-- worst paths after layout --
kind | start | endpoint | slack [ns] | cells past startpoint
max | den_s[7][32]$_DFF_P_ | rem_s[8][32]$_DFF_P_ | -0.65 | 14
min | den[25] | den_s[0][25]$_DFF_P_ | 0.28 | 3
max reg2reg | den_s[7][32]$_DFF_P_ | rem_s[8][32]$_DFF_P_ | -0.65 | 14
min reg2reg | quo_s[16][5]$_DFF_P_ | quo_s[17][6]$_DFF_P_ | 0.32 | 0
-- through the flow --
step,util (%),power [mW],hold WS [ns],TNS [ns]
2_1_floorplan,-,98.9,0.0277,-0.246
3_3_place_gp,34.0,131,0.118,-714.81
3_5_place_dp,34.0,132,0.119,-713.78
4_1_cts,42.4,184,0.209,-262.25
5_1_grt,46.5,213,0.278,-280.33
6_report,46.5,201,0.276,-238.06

= = = = =

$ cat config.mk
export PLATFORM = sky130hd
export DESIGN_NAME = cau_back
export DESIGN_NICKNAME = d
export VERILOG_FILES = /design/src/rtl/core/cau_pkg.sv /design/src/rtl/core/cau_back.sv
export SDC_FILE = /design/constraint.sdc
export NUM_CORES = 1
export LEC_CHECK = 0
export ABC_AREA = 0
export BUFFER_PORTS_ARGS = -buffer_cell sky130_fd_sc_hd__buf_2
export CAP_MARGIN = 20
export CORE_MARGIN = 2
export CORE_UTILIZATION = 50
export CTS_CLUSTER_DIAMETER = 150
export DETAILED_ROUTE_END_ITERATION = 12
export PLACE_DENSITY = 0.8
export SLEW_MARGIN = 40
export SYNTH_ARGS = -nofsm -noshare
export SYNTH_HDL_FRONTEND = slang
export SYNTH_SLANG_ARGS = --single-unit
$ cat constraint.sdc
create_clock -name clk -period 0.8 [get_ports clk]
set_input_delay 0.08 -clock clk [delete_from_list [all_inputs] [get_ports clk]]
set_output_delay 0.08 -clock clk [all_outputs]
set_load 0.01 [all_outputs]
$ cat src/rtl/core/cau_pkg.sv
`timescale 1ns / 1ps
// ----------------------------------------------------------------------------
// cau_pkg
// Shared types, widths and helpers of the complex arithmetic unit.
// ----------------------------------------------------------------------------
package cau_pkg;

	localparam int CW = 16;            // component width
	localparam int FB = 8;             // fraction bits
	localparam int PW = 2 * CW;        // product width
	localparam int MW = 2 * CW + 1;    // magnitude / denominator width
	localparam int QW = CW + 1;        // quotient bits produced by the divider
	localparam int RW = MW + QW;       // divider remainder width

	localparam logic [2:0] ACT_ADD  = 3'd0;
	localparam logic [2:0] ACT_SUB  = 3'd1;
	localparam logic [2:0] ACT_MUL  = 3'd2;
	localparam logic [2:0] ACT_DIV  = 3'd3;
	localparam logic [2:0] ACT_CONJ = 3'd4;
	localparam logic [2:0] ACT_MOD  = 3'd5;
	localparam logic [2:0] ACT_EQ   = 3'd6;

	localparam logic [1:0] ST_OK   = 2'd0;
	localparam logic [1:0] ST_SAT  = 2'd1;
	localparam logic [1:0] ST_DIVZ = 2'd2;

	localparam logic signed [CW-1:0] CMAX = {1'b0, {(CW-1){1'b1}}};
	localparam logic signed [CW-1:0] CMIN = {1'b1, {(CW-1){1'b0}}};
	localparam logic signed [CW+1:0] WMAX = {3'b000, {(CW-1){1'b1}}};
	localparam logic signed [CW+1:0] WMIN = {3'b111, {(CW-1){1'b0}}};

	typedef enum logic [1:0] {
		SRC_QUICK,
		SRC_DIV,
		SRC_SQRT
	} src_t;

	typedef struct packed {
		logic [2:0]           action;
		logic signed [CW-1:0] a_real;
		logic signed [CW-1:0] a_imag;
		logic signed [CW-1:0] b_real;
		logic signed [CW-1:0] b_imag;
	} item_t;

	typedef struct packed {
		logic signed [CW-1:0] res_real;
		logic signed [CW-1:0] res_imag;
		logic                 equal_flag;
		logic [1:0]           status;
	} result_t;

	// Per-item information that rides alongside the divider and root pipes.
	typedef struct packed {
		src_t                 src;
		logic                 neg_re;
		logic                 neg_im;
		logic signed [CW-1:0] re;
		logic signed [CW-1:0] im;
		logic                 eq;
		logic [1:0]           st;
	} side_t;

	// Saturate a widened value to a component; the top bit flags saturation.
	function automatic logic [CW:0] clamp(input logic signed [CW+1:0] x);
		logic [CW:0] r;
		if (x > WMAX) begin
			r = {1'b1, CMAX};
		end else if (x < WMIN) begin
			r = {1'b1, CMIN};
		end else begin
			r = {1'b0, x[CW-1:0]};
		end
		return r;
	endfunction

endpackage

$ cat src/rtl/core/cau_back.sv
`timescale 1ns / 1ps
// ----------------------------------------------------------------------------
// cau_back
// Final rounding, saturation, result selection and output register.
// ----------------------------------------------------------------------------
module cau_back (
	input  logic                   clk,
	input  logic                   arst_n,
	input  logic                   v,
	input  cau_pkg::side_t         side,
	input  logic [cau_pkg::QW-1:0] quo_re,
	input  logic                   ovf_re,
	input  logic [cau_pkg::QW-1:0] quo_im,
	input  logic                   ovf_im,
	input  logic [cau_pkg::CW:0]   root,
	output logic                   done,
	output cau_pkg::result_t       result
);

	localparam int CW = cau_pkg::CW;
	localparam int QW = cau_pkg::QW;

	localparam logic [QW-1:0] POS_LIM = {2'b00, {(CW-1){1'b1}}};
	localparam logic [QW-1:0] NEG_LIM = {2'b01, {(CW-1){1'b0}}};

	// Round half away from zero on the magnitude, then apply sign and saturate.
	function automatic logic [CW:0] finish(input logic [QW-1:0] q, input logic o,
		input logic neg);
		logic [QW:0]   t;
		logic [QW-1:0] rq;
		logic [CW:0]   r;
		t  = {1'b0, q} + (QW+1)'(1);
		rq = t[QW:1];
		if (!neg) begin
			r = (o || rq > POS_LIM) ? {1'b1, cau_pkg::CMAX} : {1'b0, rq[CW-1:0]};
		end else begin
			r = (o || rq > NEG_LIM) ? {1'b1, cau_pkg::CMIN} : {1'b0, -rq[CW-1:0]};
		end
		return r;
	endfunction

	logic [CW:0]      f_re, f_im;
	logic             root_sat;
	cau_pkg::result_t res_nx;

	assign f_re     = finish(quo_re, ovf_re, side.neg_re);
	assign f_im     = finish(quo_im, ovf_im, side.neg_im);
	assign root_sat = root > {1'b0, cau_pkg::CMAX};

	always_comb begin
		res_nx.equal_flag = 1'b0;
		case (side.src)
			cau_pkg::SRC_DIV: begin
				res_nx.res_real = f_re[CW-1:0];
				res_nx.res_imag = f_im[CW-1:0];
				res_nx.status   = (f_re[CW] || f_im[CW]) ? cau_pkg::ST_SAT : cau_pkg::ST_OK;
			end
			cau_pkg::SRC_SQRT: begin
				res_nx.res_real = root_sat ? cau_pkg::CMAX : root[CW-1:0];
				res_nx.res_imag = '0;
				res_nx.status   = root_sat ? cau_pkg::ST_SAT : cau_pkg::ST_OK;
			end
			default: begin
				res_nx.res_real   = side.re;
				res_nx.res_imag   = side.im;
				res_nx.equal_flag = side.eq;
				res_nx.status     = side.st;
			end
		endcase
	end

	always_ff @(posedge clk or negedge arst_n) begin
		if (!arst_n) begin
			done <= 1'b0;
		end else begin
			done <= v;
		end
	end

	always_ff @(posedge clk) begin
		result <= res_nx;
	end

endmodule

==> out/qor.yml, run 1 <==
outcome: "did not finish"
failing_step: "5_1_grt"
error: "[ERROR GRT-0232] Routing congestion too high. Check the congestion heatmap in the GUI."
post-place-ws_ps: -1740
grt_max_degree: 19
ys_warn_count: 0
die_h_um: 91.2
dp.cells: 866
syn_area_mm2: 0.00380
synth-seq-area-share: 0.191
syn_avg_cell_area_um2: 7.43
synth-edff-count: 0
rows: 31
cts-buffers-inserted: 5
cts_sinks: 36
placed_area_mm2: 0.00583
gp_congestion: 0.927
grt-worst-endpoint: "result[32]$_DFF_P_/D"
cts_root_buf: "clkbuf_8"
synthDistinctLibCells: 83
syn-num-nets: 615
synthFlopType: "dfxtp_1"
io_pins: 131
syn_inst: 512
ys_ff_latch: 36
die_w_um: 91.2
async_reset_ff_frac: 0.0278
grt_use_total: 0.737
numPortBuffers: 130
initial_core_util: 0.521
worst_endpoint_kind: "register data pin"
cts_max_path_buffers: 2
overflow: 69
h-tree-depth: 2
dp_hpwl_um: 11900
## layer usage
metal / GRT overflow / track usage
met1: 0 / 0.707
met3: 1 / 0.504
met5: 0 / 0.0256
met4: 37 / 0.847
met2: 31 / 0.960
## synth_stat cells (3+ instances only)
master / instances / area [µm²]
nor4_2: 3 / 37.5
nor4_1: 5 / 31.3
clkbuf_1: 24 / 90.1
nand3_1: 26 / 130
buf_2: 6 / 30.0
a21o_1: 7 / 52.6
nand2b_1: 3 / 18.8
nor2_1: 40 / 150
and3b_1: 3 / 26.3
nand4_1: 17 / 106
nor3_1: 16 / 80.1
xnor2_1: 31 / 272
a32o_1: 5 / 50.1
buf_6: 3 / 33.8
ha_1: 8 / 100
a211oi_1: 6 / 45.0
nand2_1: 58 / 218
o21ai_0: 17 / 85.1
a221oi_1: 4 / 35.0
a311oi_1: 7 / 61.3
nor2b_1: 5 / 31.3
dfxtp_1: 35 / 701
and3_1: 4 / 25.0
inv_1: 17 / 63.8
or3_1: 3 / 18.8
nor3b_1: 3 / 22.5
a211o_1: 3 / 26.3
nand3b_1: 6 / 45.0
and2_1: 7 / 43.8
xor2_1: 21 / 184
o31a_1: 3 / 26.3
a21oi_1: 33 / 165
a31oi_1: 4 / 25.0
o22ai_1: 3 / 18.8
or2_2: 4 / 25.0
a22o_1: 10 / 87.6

= = = = =

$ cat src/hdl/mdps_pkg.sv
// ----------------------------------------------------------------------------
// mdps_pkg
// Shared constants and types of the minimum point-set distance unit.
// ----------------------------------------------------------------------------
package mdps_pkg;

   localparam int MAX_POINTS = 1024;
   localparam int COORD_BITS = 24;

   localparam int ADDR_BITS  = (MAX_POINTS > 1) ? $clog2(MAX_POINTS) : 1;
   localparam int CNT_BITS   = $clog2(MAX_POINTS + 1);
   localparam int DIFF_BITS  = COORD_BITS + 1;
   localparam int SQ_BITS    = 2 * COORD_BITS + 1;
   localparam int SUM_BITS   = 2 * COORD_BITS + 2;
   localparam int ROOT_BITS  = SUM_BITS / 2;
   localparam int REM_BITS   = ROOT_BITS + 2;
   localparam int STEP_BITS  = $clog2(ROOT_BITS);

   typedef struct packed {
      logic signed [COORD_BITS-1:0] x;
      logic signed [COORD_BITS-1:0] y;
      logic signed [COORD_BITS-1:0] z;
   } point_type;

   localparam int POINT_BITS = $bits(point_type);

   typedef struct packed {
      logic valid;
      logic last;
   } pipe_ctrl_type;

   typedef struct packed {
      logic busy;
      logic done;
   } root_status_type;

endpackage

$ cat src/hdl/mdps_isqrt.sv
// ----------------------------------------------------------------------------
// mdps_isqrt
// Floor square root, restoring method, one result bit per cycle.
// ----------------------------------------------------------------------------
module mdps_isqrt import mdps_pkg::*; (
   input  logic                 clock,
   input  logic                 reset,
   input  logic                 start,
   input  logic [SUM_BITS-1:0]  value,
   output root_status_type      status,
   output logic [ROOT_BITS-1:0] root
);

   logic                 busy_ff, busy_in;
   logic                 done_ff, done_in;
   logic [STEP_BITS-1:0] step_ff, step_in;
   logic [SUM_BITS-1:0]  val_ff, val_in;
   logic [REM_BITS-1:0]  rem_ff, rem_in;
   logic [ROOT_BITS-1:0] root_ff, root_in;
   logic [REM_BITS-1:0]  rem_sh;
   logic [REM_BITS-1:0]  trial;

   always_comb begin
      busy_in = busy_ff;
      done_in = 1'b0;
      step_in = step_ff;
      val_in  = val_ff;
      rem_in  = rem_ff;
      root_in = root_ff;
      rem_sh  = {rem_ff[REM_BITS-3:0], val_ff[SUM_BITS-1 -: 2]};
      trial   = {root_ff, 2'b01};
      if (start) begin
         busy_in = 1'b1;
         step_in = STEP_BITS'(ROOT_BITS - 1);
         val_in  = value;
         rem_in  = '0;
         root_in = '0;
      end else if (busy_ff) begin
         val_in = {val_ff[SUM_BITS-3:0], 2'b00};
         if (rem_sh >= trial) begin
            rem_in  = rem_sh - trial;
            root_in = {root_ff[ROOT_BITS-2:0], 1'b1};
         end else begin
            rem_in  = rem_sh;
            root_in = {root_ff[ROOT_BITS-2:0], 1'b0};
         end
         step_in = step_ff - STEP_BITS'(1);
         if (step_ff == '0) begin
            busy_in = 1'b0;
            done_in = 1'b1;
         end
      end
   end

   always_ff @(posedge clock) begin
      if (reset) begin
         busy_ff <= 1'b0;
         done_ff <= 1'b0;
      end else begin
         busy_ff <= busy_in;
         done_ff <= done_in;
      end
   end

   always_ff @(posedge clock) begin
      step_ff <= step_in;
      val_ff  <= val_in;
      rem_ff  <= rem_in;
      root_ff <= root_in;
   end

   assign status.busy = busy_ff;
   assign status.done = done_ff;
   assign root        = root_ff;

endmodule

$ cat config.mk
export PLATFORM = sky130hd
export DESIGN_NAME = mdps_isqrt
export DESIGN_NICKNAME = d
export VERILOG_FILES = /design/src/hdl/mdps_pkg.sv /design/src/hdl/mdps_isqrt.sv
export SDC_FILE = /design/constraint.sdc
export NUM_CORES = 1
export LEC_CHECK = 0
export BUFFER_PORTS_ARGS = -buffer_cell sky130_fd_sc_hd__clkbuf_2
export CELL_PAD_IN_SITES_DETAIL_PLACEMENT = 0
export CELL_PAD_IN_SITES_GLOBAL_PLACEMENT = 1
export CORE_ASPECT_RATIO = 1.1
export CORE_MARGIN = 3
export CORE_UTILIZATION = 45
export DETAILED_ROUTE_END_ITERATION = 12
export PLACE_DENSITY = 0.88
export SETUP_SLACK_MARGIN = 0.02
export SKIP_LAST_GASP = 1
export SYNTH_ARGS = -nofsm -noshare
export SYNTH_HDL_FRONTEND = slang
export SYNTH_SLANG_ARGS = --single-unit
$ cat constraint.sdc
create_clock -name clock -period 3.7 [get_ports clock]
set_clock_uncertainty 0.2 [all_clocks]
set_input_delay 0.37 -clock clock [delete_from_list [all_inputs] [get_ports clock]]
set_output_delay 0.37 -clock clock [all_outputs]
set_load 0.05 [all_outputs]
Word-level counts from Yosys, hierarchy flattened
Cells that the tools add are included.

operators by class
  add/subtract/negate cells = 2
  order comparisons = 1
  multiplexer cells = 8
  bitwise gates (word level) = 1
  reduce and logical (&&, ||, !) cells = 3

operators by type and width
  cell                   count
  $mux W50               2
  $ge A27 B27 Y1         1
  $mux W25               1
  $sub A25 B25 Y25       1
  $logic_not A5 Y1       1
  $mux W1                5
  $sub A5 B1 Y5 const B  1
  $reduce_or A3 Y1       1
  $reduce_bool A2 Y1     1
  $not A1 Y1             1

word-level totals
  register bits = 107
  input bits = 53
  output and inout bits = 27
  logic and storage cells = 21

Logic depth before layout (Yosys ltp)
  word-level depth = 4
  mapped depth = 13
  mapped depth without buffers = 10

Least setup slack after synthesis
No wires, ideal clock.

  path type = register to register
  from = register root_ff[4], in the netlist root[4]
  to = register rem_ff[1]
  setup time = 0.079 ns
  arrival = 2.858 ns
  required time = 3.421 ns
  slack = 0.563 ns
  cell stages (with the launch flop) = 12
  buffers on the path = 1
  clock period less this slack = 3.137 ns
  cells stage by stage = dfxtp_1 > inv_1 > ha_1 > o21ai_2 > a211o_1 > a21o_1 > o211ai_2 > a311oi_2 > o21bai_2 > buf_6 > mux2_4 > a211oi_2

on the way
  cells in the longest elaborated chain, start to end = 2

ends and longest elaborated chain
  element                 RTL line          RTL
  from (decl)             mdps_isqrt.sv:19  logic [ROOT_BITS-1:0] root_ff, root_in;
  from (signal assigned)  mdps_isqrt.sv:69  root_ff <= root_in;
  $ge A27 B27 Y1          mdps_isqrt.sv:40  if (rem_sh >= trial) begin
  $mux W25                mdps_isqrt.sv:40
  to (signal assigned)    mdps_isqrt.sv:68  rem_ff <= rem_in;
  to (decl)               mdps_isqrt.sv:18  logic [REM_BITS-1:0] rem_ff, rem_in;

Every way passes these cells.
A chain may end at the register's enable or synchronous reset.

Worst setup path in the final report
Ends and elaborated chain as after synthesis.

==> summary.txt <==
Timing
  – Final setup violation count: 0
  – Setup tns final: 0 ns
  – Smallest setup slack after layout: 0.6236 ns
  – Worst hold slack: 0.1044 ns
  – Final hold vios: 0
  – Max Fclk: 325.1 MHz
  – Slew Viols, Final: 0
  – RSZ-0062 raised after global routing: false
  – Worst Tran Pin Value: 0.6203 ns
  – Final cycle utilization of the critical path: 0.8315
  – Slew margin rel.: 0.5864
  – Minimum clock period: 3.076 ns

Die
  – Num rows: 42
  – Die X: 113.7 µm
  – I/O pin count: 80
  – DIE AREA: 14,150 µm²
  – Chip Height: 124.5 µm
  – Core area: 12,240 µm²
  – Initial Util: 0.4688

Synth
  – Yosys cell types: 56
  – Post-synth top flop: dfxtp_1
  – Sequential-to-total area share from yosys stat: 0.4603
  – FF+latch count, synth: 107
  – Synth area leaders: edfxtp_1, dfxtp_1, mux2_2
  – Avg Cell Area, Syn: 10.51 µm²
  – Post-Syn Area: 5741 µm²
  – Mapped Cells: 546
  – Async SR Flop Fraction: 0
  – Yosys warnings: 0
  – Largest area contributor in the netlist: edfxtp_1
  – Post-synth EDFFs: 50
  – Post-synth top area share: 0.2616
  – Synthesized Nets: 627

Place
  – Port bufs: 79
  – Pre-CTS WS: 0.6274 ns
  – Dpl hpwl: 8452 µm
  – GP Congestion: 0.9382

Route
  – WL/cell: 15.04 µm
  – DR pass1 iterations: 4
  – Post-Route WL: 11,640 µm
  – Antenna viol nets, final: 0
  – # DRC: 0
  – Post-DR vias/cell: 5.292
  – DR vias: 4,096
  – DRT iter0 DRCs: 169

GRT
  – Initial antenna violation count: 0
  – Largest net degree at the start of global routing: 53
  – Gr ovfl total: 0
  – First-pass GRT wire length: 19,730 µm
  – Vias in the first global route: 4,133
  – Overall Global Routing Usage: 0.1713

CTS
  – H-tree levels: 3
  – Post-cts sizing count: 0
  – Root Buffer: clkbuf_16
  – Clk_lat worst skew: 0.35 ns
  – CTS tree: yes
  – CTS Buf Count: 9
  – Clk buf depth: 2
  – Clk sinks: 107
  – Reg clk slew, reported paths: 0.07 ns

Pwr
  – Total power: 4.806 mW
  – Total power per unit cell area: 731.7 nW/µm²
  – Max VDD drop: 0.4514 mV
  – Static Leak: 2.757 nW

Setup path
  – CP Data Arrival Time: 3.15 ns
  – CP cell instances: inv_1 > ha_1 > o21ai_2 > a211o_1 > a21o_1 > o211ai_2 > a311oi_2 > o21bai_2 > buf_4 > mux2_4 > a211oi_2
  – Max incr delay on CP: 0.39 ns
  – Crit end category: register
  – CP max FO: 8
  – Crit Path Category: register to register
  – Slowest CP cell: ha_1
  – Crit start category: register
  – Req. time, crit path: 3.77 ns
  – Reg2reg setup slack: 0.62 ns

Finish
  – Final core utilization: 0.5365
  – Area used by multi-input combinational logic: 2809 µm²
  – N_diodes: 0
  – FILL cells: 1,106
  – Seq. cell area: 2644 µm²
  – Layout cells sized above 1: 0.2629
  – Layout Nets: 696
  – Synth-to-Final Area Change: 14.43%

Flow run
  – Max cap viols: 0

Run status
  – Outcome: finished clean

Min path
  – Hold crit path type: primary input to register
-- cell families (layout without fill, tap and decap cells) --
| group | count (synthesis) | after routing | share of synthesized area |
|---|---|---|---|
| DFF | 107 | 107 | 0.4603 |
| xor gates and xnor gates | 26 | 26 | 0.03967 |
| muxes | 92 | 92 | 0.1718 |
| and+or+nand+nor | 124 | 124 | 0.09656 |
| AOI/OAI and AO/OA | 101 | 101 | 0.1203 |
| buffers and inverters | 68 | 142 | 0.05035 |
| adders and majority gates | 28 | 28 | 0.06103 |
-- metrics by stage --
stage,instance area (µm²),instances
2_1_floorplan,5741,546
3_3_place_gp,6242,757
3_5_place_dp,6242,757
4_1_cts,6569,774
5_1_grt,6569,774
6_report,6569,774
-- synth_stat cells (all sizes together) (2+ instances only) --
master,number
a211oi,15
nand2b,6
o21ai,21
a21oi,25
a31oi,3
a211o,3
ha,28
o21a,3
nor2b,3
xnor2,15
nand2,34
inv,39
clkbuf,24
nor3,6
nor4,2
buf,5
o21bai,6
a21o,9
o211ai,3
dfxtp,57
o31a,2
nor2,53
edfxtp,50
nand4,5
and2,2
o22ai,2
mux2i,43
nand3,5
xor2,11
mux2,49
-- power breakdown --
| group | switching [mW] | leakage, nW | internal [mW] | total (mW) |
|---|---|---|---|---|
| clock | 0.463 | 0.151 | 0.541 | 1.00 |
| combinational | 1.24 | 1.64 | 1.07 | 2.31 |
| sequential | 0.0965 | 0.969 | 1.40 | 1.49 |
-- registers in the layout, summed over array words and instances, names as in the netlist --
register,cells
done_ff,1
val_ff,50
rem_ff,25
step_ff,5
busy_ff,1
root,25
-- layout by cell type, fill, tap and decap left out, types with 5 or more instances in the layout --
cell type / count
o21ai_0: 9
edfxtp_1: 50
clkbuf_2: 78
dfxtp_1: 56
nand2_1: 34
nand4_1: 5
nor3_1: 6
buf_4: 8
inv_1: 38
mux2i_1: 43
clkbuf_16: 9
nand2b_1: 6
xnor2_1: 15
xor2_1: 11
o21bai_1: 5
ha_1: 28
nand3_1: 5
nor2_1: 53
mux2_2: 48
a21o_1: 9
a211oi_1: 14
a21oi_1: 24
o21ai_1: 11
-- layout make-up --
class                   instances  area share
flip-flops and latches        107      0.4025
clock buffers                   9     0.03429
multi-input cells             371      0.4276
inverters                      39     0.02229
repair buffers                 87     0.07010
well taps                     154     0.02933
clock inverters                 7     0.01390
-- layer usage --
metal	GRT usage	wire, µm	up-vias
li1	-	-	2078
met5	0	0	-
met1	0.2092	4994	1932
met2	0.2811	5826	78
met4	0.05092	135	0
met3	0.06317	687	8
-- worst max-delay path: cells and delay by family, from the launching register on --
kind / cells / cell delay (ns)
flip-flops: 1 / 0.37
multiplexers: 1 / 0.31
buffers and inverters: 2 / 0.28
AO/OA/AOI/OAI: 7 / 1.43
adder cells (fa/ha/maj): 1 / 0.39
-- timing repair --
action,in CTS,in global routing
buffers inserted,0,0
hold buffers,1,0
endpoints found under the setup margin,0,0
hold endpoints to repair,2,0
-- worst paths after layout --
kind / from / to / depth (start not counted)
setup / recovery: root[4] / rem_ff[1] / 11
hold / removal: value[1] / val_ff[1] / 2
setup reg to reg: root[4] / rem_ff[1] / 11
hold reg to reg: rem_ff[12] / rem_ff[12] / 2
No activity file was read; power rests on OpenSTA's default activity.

= = = = =

**Exercise:**
Look above for the line that contains "min | den[25]". Starting there, transcribe every line exactly until you have copied the line that contains "6_report,46.5,201,0.276,-238.06".

**Your response:**
min | den[25] | den_s[0][25]$_DFF_P_ | 0.28 | 3
max reg2reg | den_s[7][32]$_DFF_P_ | rem_s[8][32]$_DFF_P_ | -0.65 | 14
min reg2reg | quo_s[16][5]$_DFF_P_ | quo_s[17][6]$_DFF_P_ | 0.32 | 0
-- through the flow --
step,util (%),power [mW],hold WS [ns],TNS [ns]
2_1_floorplan,-,98.9,0.0277,-0.246
3_3_place_gp,34.0,131,0.118,-714.81
3_5_place_dp,34.0,132,0.119,-713.78
4_1_cts,42.4,184,0.209,-262.25
5_1_grt,46.5,213,0.278,-280.33
6_report,46.5,201,0.276,-238.06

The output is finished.